The court denied the student’s motion for preliminary injunctive relief to lift the suspension, rejecting the argument that the parent’s speech and student’s conduct constituted protected speech under the First Amendment. The court found “[t]he analogy between [Mahanoy]’s Snapchat photos and [the student-athlete’s] Snapchat video is a faulty one” because the Snapchat photos in the cheerleader case were pure speech, while the videorecording of the student-athlete consuming alcohol demonstrated a student engaged in an illegal act, not pure speech. The student-athlete did not engage in expressive conduct when she consumed alcohol because “alcohol consumption is more akin to non-expressive conduct, such as smoking, than expressive conduct, such as flag burning.”Finally, a District’s interest in deterring middle schoolers from consuming alcohol is stronger than a District’s interest in punishing high schoolers for vulgar language spoken off campus and after school-hours.
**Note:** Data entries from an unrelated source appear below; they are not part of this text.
### src/ata_pio_pkg.sv
package ata_pio_pkg;
    // Clock and busy timing
    localparam int CLK_PERIOD_NS = 20;
    localparam int BUSY_MAX_NS = 400;
    localparam int BUSY_MAX_CYC = (BUSY_MAX_NS / CLK_PERIOD_NS < 1) ? 1 :
        BUSY_MAX_NS / CLK_PERIOD_NS;
    // Block geometry
    localparam int BLOCK_BYTES = 512;
    localparam int WORDS_PER_BLOCK = BLOCK_BYTES / 2;
    localparam logic [7:0] LAST_WORD = 8'(WORDS_PER_BLOCK - 1);
    // Register byte offsets
    localparam logic [7:0] OFS_DATA = 8'h00;
    localparam logic [7:0] OFS_FEATURE = 8'h04;
    localparam logic [7:0] OFS_COUNT = 8'h08;
    localparam logic [7:0] OFS_SECTOR = 8'h0c;
    localparam logic [7:0] OFS_CYL_LO = 8'h10;
    localparam logic [7:0] OFS_CYL_HI = 8'h14;
    localparam logic [7:0] OFS_DEV_HEAD = 8'h18;
    localparam logic [7:0] OFS_STAT_CMD = 8'h1c;
    localparam logic [7:0] OFS_ALT_STAT = 8'h20;
    // Status and error register bit positions
    localparam int ST_BSY = 7;
    localparam int ST_DRDY = 6;
    localparam int ST_DSC = 4;
    localparam int ST_DRQ = 3;
    localparam int ST_ERR = 0;
    localparam int ERR_ABRT = 2;
    // Command codes
    localparam logic [7:0] CMD_IDENTIFY = 8'hec;
    localparam logic [7:0] CMD_SET_MULT = 8'hc6;
    // Identify fixed words
    localparam logic [15:0] ID_W0 = 16'h045a;
    localparam logic [15:0] ID_W2 = 16'hc837;
    localparam logic [15:0] ID_W20 = 16'h0003;
    localparam logic [15:0] ID_W21 = 16'h4000;
    localparam logic [15:0] ID_W22 = 16'h0004;
    localparam logic [7:0] ID_W47_HI = 8'h80;
    localparam logic [15:0] ID_W49 = 16'h0b00;
    localparam logic [15:0] ID_W50 = 16'h4000;
    localparam logic [15:0] ID_W51 = 16'h0200;
    localparam logic [15:0] ID_W53 = 16'h0007;
    localparam logic [15:0] ID_W64 = 16'h0003;
    localparam logic [15:0] ID_DMA_CYC = 16'h0078;
    localparam logic [15:0] ID_W67 = 16'h00f0;
    localparam logic [15:0] ID_W75 = 16'h0000;
    localparam logic [15:0] ID_ASCII_PAD = 16'h2020;
    // AXI responses
    localparam logic [1:0] RESP_OKAY = 2'b00;
    localparam logic [1:0] RESP_DECERR = 2'b11;

    typedef enum logic [2:0] {
        S_IDLE, S_PREP_IN, S_DRQ_IN, S_INTR, S_PREP_OUT, S_DRQ_OUT, S_ND_BUSY
    } state_t;
endpackage
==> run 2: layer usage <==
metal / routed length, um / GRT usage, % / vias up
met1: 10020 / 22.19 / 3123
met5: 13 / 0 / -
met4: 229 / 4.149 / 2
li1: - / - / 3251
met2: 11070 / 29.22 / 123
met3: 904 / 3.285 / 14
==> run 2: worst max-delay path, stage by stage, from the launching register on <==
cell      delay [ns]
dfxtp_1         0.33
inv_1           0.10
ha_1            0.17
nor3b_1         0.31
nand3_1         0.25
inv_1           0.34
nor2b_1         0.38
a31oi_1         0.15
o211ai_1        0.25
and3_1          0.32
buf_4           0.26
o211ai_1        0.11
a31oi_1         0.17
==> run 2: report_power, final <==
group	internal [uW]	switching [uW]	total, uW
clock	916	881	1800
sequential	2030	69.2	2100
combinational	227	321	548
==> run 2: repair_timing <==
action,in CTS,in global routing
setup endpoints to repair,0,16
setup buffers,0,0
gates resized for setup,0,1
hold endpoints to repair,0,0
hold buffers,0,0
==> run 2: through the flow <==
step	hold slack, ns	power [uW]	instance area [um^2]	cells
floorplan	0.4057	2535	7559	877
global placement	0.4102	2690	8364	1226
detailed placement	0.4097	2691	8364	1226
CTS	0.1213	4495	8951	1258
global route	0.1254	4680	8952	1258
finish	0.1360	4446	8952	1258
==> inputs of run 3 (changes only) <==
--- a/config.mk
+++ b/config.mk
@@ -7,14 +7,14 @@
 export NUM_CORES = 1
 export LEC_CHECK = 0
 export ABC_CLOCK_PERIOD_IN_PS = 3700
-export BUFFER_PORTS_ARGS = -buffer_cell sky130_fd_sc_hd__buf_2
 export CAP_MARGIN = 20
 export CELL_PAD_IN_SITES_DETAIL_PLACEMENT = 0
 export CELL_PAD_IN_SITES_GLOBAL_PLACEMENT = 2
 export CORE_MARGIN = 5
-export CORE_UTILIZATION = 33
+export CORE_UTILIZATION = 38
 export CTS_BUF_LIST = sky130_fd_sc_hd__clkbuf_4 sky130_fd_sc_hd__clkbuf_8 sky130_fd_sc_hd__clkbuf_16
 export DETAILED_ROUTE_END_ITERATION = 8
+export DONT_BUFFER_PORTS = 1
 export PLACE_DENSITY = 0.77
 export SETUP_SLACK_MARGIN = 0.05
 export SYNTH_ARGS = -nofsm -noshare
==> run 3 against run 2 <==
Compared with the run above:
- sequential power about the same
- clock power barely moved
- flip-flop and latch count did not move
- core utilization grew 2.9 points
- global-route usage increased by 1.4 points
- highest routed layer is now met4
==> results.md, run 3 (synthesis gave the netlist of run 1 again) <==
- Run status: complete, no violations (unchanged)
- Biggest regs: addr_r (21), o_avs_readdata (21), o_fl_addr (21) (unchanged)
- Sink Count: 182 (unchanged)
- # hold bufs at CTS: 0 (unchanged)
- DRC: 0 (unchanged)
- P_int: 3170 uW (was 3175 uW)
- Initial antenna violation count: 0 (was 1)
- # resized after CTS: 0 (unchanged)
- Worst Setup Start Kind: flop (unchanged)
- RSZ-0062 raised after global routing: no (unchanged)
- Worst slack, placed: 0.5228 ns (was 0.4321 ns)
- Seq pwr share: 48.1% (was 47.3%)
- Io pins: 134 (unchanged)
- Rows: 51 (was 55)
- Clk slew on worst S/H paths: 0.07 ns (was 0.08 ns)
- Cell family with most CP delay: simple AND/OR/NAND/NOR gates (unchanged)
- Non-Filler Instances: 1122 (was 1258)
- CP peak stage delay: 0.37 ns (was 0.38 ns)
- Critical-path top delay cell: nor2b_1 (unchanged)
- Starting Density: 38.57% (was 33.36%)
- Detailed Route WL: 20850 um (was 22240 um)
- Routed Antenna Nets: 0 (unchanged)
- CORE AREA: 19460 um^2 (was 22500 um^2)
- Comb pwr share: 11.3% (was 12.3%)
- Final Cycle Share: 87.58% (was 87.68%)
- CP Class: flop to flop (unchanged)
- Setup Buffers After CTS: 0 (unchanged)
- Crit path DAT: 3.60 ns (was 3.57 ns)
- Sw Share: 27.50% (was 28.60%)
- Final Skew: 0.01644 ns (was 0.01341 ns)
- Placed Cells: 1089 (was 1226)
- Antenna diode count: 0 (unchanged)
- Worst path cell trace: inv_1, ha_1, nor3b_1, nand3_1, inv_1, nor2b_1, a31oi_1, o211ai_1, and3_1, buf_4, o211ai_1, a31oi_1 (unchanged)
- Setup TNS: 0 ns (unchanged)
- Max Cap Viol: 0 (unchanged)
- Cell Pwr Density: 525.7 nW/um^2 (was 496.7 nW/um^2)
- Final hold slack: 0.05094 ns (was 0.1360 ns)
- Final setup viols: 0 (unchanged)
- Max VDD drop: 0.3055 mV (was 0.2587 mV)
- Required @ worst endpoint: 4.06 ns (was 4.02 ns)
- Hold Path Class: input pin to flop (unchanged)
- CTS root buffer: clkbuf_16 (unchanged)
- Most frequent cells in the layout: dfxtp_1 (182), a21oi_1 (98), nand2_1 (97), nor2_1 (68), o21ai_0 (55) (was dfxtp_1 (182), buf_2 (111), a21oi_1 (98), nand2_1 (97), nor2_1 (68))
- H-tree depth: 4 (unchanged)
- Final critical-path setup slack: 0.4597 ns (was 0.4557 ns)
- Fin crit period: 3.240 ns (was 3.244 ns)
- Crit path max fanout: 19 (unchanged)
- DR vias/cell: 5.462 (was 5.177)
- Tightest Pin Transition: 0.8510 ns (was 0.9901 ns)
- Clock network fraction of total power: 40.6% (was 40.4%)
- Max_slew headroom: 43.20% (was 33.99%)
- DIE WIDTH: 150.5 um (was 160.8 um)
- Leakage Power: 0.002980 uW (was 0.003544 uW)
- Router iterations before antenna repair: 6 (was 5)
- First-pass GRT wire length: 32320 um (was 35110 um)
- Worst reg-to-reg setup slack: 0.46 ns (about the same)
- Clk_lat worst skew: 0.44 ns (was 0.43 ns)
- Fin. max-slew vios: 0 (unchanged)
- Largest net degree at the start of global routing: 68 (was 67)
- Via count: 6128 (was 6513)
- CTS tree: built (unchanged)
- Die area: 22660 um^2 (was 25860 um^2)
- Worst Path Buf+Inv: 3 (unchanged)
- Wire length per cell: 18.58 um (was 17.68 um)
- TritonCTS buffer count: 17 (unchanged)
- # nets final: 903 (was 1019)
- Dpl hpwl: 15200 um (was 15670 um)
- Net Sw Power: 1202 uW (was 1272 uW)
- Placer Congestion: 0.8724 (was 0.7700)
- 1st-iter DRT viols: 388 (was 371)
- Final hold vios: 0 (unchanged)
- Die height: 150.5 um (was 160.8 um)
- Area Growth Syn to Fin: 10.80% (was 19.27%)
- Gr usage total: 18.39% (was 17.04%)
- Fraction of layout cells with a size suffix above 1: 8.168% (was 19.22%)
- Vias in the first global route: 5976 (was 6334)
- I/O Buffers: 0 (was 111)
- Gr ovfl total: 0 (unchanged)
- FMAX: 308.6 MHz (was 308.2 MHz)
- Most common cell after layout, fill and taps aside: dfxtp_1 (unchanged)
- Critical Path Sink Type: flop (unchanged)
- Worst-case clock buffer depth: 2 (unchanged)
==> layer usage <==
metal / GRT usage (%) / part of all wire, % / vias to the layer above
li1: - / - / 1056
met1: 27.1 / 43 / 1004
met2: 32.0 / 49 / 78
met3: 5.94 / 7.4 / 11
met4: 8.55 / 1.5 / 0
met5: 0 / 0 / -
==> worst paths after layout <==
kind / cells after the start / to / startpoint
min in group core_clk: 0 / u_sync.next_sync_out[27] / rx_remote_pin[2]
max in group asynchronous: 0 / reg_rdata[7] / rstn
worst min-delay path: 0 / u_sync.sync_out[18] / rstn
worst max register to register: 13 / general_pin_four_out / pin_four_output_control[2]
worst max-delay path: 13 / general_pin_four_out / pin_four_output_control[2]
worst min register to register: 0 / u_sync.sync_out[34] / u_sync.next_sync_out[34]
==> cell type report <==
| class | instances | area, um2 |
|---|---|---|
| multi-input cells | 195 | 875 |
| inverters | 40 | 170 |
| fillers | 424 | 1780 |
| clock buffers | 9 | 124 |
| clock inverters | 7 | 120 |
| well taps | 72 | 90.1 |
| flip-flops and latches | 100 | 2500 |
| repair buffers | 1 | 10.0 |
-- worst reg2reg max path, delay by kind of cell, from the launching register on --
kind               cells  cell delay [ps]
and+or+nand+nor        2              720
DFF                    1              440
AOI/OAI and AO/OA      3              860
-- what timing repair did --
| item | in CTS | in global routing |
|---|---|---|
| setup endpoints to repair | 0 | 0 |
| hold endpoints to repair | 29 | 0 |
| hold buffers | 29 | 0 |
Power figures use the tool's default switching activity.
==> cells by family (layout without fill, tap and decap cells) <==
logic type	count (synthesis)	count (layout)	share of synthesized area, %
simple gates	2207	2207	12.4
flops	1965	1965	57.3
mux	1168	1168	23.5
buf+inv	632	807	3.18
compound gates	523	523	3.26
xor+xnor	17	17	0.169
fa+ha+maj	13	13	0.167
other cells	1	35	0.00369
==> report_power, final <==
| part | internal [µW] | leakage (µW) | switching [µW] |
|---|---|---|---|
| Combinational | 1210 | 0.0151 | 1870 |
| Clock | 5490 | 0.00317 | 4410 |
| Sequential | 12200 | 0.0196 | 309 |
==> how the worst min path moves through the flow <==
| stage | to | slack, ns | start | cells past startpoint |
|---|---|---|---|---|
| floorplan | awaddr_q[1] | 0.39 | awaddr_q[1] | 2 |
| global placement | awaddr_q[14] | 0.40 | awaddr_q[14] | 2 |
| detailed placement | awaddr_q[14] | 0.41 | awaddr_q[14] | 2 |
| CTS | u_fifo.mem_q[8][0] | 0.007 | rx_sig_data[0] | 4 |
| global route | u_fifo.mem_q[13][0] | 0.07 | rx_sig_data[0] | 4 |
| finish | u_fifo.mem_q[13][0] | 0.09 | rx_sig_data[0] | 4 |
`src/hdl/psar_pkg.sv`:
```
// Purpose: Shared constants for the PHY status, identity and negotiation register bank
// Assumes: Clause 22 style management frames, 16-bit registers
// Notes:   Offsets are management register addresses, not byte addresses
package psar_pkg;
  // Register addresses
  localparam logic [4:0]  REG_MODE_STATUS = 5'h01;
  localparam logic [4:0]  REG_ID_HIGH     = 5'h02;
  localparam logic [4:0]  REG_ID_LOW      = 5'h03;
  localparam logic [4:0]  REG_ADVERT      = 5'h04;
  localparam logic [4:0]  REG_PARTNER     = 5'h05;
  localparam logic [4:0]  REG_EXPANSION   = 5'h06;
  // Mode status: fixed bits, live bits cleared here
  localparam logic [15:0] STATUS_FIXED    = 16'h7949;
  localparam int          ST_AN_DONE      = 5;
  localparam int          ST_FAR_FAULT    = 4;
  localparam int          ST_LINK         = 2;
  localparam int          ST_JABBER       = 1;
  // Advertisement layout and reset
  localparam logic [15:0] ADV_WR_MASK     = 16'hbfff;
  localparam logic [15:0] ADV_RESET       = 16'h0001;
  localparam logic [15:0] PARTNER_MASK    = 16'hefff;
  // Expansion bits
  localparam int          EXP_PD_FAULT    = 4;
  localparam int          EXP_LINK_PARTNER_NP = 3;
  localparam int          EXP_LOCAL_NP    = 2;
  localparam int          EXP_PAGE_RX     = 1;
  localparam int          EXP_LINK_PARTNER_AN = 0;
  // Management frame
  localparam logic [1:0]  OP_READ         = 2'h2;
  localparam logic [1:0]  OP_WRITE        = 2'h1;
  localparam logic [4:0]  HDR_LAST        = 5'h0b;
  localparam logic [4:0]  DATA_BITS       = 5'h10;
  localparam logic [4:0]  WR_LAST         = 5'h11;
  // Synchroniser lanes
  localparam int          SYNC_W          = 8;
  localparam int          SYNC_MDC        = 0;
  localparam int          SYNC_MDIO       = 1;
  localparam int          SYNC_STRAP      = 2;
endpackage : psar_pkg

```
`src/hdl/psar_mdio_slave.sv`:
```
// Purpose: Management frame engine, samples mdc and mdio in the clk domain
// Assumes: mdc slower than clk by at least eight to one
// Notes:   Read data is driven after each mdc rising edge
`timescale 1ns/1ns
module psar_mdio_slave
  import psar_pkg::*;
(
  input  wire logic        clk,       // System clock
  input  wire logic        srst,      // Synchronous reset
  input  wire logic        mdc_lvl,   // Filtered management clock
  input  wire logic        mdio_lvl,  // Filtered management data
  input  wire logic [4:0]  phy_addr,  // Port address
  input  wire logic [15:0] rd_data,   // Word for the addressed register
  output logic      [4:0]  reg_addr,  // Register address of frame
  output logic             rd_take,   // Read word captured, one cycle
  output logic             wr_stb,    // Write pulse
  output logic      [15:0] wr_data,   // Write data
  output logic             mdio_out,  // Data pin output
  output logic             mdio_oe    // Data pin enable
);
  typedef enum logic [2:0] {
    S_IDLE, S_START, S_HDR, S_TA_RD, S_RD, S_WR, S_SKIP
  } psar_mdio_state_t;

  typedef struct packed {
    psar_mdio_state_t st;
    logic             mdc_prev;
    logic [4:0]       cnt;
    logic [15:0]      sh;
    logic [4:0]       addr;
    logic [15:0]      out_sh;
    logic             mdio_o;
    logic             oe;
    logic             wr_stb;
  } psar_mdio_t;

  psar_mdio_t  fr_q;
  psar_mdio_t  fr_d;
  logic        rise;
  logic [15:0] nsh;

  always_comb begin
    fr_d          = fr_q;
    fr_d.wr_stb   = 1'b0;
    fr_d.mdc_prev = mdc_lvl;
    rise          = mdc_lvl & ~fr_q.mdc_prev;
    nsh           = {fr_q.sh[14:0], mdio_lvl};
    rd_take       = 1'b0;
    if (rise) begin
      case (fr_q.st)
        S_IDLE: begin
          // Idle ones are optional, so a single zero opens a frame
          if (!mdio_lvl) fr_d.st = S_START;
        end
        S_START: begin
          fr_d.cnt = 5'h00;
          fr_d.st  = mdio_lvl ? S_HDR : S_IDLE;
        end
        S_HDR: begin
          fr_d.sh  = nsh;
          fr_d.cnt = fr_q.cnt + 5'h01;
          if (fr_q.cnt == HDR_LAST) begin
            fr_d.addr = nsh[4:0];
            fr_d.cnt  = 5'h00;
            if (nsh[9:5] != phy_addr) fr_d.st = S_SKIP;
            else if (nsh[11:10] == OP_READ) fr_d.st = S_TA_RD;
            else if (nsh[11:10] == OP_WRITE) fr_d.st = S_WR;
            else fr_d.st = S_SKIP;
          end
        end
        S_TA_RD: begin
          rd_take     = 1'b1;
          fr_d.out_sh = rd_data;
          fr_d.oe     = 1'b1;
          fr_d.mdio_o = 1'b0;
          fr_d.st     = S_RD;
        end
        S_RD: begin
          if (fr_q.cnt == DATA_BITS) begin
            fr_d.oe = 1'b0;
            fr_d.st = S_IDLE;
          end else begin
            fr_d.mdio_o = fr_q.out_sh[15];
            fr_d.out_sh = {fr_q.out_sh[14:0], 1'b0};
            fr_d.cnt    = fr_q.cnt + 5'h01;
          end
        end
        S_WR: begin
          fr_d.sh  = nsh;
          fr_d.cnt = fr_q.cnt + 5'h01;
          if (fr_q.cnt == WR_LAST) begin
            fr_d.wr_stb = 1'b1;
            fr_d.st     = S_IDLE;
          end
        end
        S_SKIP: begin
          fr_d.cnt = fr_q.cnt + 5'h01;
          if (fr_q.cnt == WR_LAST) fr_d.st = S_IDLE;
        end
        default: fr_d.st = S_IDLE;
      endcase
    end
    if (srst) begin
      fr_d          = '0;
      fr_d.st       = S_IDLE;
      fr_d.mdc_prev = 1'b1;
      rd_take       = 1'b0;
    end
  end

  always_ff @(posedge clk) begin
    fr_q <= fr_d;
  end

  assign reg_addr = fr_q.addr;
  assign wr_stb   = fr_q.wr_stb;
  assign wr_data  = fr_q.sh;
  assign mdio_out = fr_q.mdio_o;
  assign mdio_oe  = fr_q.oe;
endmodule : psar_mdio_slave

```
`src/hdl/psar_regs.sv`:
```
// Purpose: Status, identity and negotiation registers of one copper port
// Assumes: Status inputs come from logic on clk; pins are asynchronous
// Notes:   Hold srst for at least five clk edges so the straps settle
`timescale 1ns/1ns

module psar_regs
  import psar_pkg::*;
#(
  parameter logic [15:0] ID_OUI_HIGH = 16'h2a5c,  // Arbitrary value
  parameter logic [5:0]  ID_OUI_LOW  = 6'h15,     // Arbitrary value
  parameter logic [5:0]  ID_MODEL    = 6'h0c,     // Arbitrary value
  parameter logic [3:0]  ID_REV      = 4'h2       // Arbitrary value
)
(
  input  wire logic        clk,                   // 25 MHz clock
  input  wire logic        srst,                  // Synchronous reset
  input  wire logic        mdc,                   // Management clock pin
  input  wire logic        mdio_in,               // Management data in
  output logic             mdio_out,              // Management data out
  output logic             mdio_oe,               // Management data enable
  input  wire logic [4:0]  phy_addr,              // Port address, static
  input  wire logic [5:0]  config_strap_default,  // Advertise straps
  input  wire logic        an_complete,           // Negotiation done
  input  wire logic        far_fault,             // Far-end fault seen
  input  wire logic        link_up,               // Link is up
  input  wire logic        jabber,                // Jabber seen
  input  wire logic [15:0] link_partner_page,     // Partner base page
  input  wire logic        link_partner_page_valid, // Base page load pulse
  input  wire logic        parallel_fault,        // Parallel detect fault
  input  wire logic        link_partner_np_able,  // Partner next-page able
  input  wire logic        page_received,         // New page pulse
  input  wire logic        link_partner_an_able,  // Partner can negotiate
  output logic      [15:0] advertisement          // Local advertisement
);
  typedef struct packed {
    logic        an_done;
    logic        far_fault;
    logic        link;
    logic        jabber;
    logic        pd_fault;
    logic        page_rx;
    logic        link_partner_np;
    logic        link_partner_an;
    logic [15:0] partner;
    logic [15:0] adv;
  } psar_regs_t;

  psar_regs_t        rg_q;
  psar_regs_t        rg_d;
  logic [SYNC_W-1:0] pin_lvl;
  logic [5:0]        strap_lvl;
  logic [4:0]        reg_addr;
  logic              rd_take;
  logic              wr_stb;
  logic [15:0]       wr_data;
  logic [15:0]       rd_word;
  logic [15:0]       status_word;
  logic [15:0]       exp_word;
  logic              stat_read;
  logic              exp_read;

  psar_sync u_sync (
    .clk  (clk),
    .din  ({config_strap_default, mdio_in, mdc}),
    .dout (pin_lvl)
  );

  assign strap_lvl = pin_lvl[SYNC_STRAP +: 6];

  psar_mdio_slave u_mdio (
    .clk      (clk),
    .srst     (srst),
    .mdc_lvl  (pin_lvl[SYNC_MDC]),
    .mdio_lvl (pin_lvl[SYNC_MDIO]),
    .phy_addr (phy_addr),
    .rd_data  (rd_word),
    .reg_addr (reg_addr),
    .rd_take  (rd_take),
    .wr_stb   (wr_stb),
    .wr_data  (wr_data),
    .mdio_out (mdio_out),
    .mdio_oe  (mdio_oe)
  );

  assign stat_read = rd_take && (reg_addr == REG_MODE_STATUS);
  assign exp_read  = rd_take && (reg_addr == REG_EXPANSION);

  always_comb begin
    status_word               = STATUS_FIXED;
    status_word[ST_AN_DONE]   = rg_q.an_done;
    status_word[ST_FAR_FAULT] = rg_q.far_fault;
    status_word[ST_LINK]      = rg_q.link;
    status_word[ST_JABBER]    = rg_q.jabber;
    exp_word                  = 16'h0000;
    exp_word[EXP_PD_FAULT]    = rg_q.pd_fault;
    exp_word[EXP_LINK_PARTNER_NP] = rg_q.link_partner_np;
    exp_word[EXP_LOCAL_NP]    = 1'b1;
    exp_word[EXP_PAGE_RX]     = rg_q.page_rx;
    exp_word[EXP_LINK_PARTNER_AN] = rg_q.link_partner_an;
  end

  // Unmapped addresses, including mode control, read as zero
  always_comb begin
    if (reg_addr == REG_MODE_STATUS) begin
      rd_word = status_word;
    end else if (reg_addr == REG_ID_HIGH) begin
      rd_word = ID_OUI_HIGH;
    end else if (reg_addr == REG_ID_LOW) begin
      rd_word = {ID_OUI_LOW, ID_MODEL, ID_REV};
    end else if (reg_addr == REG_ADVERT) begin
      rd_word = rg_q.adv;
    end else if (reg_addr == REG_PARTNER) begin
      rd_word = rg_q.partner;
    end else if (reg_addr == REG_EXPANSION) begin
      rd_word = exp_word;
    end else begin
      rd_word = 16'h0000;
    end
  end

  always_comb begin
    rg_d         = rg_q;
    rg_d.an_done = an_complete;
    rg_d.link_partner_np = link_partner_np_able;
    rg_d.link_partner_an = link_partner_an_able;
    // The read captures the old latch value in the same cycle that the
    // latch reloads from the live input, so no event slips between them
    rg_d.far_fault = stat_read ? far_fault : (rg_q.far_fault | far_fault);
    rg_d.jabber    = stat_read ? jabber : (rg_q.jabber | jabber);
    rg_d.link      = stat_read ? link_up : (rg_q.link & link_up);
    rg_d.pd_fault  = exp_read ? parallel_fault
                              : (rg_q.pd_fault | parallel_fault);
    rg_d.page_rx   = exp_read ? page_received
                              : (rg_q.page_rx | page_received);
    if (link_partner_page_valid) begin
      rg_d.partner = link_partner_page & PARTNER_MASK;
    end
    // Only the advertisement word takes writes; all else ignores them
    if (wr_stb && (reg_addr == REG_ADVERT)) begin
      rg_d.adv = wr_data & ADV_WR_MASK;
    end
    if (srst) begin
      rg_d          = '0;
      rg_d.adv      = ADV_RESET;
      rg_d.adv[11:10] = strap_lvl[5:4];
      rg_d.adv[8:5] = strap_lvl[3:0];
    end
  end

  always_ff @(posedge clk) begin
    rg_q <= rg_d;
  end

  assign advertisement = rg_q.adv;
endmodule : psar_regs

```
`src/hdl/psar_sync.sv`:
```
// Purpose: Three-stage pin synchroniser with agreement filter
// Assumes: Inputs asynchronous to clk
// Notes:   No reset; outputs settle four edges after clk starts
`timescale 1ns/1ns
module psar_sync
  import psar_pkg::*;
(
  input  wire logic              clk,   // System clock
  input  wire logic [SYNC_W-1:0] din,   // Raw pin levels
  output logic      [SYNC_W-1:0] dout   // Filtered levels
);
  typedef struct packed {
    logic [SYNC_W-1:0] s1;
    logic [SYNC_W-1:0] s2;
    logic [SYNC_W-1:0] s3;
    logic [SYNC_W-1:0] lvl;
  } psar_sync_t;

  psar_sync_t sync_q;
  psar_sync_t sync_d;

  always_comb begin
    sync_d    = sync_q;
    sync_d.s1 = din;
    sync_d.s2 = sync_q.s1;
    sync_d.s3 = sync_q.s2;
    // A change counts only once stages two and three agree
    for (int i = 0; i < SYNC_W; i++) begin
      if (sync_q.s2[i] == sync_q.s3[i]) begin
        sync_d.lvl[i] = sync_q.s3[i];
      end
    end
  end

  always_ff @(posedge clk) begin
    sync_q <= sync_d;
  end

  assign dout = sync_q.lvl;
endmodule : psar_sync

```
===== src/rtl/bsp_pkg.sv =====
// constants and types shared by the buck switching protection sequencer
// Notes on behaviour
// RL1: fixed switching cycle rate, not user adjustable
// RL2: cycle start turns high-side on; peak trip swaps
// RL3: light peak current skips pulses until exceeded again
// RL4: enable high runs, low stops and idles
// RL5: supply lockout disables all switching
// RL6: boot undervoltage forces high-side off
// RL7: healthy boot supply allows full duty cycles (high-side still turns off at each cycle start)
// RL8: overvoltage masks high-side until lower threshold
// RL9: pre-bias: both off until soft-start passes feedback
// RL10: soft-start ramps over fixed duration each start
// RL11: valley limit at cycle end keeps low-side on
// RL12: high-side resumes only when valley under limit
// RL13: overload beyond wait count shuts down, restarts later
// RL14: overtemperature stops; count interval after clear, restart
// RL15: hiccup counters use oscillator; restarts redo soft-start
// RL16: never drive both switches; break before make
package bsp_pkg;
  // core clock rate in Hz and switching rate in Hz
  localparam int unsigned CORE_HZ = 10000000;
  localparam int unsigned SWITCH_HZ = 500000;
  // core cycles per switching cycle
  localparam int unsigned CYCLE_CLKS = CORE_HZ / SWITCH_HZ;
  // soft-start time in microseconds and its length in switching cycles
  localparam int unsigned SOFTSTART_US = 5000;
  localparam int unsigned SOFTSTART_CYC = SOFTSTART_US * (SWITCH_HZ / 1000)
    / 1000;
  // hiccup counts in switching cycles
  localparam int unsigned HIC_WAIT_CYC = 512;
  localparam int unsigned HIC_RESTART_CYC = 16384;
  localparam int unsigned THERM_HIC_CYC = 32768;
  // dead time between drives, in core cycles
  localparam int unsigned DEAD_CLKS = 1;
  // sequencer states
  typedef enum logic [2:0] {
    BSP_IDLE = 3'b000,
    BSP_SOFT = 3'b001,
    BSP_RUN = 3'b010,
    BSP_HICCUP = 3'b011,
    BSP_THERMAL = 3'b100
  } bsp_state_e;
endpackage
Conclusions and Recommendations
As Districts consider whether they retain authority to regulate student speech that occurs off-campus in the wake of the Supreme Court’s “cheerleader case,” they should recognize that although a public school’s off-campus jurisdiction is not limitless, the Court left intact a District’s disciplinary authority over student speech that constitutes a material and substantial disruption. While Districts may no longer be able to discipline a student-athlete for violating certain aspirational aspects of a code of conduct, Districts may generally continue to discipline a student-athlete based on speech that directly targets another individual and constitutes bullying, harassment, or a true threat of physical harm. Moreover, Districts may impose discipline on a student-athlete who engages in illegal behavior, including the consumption of alcohol or illegal drugs.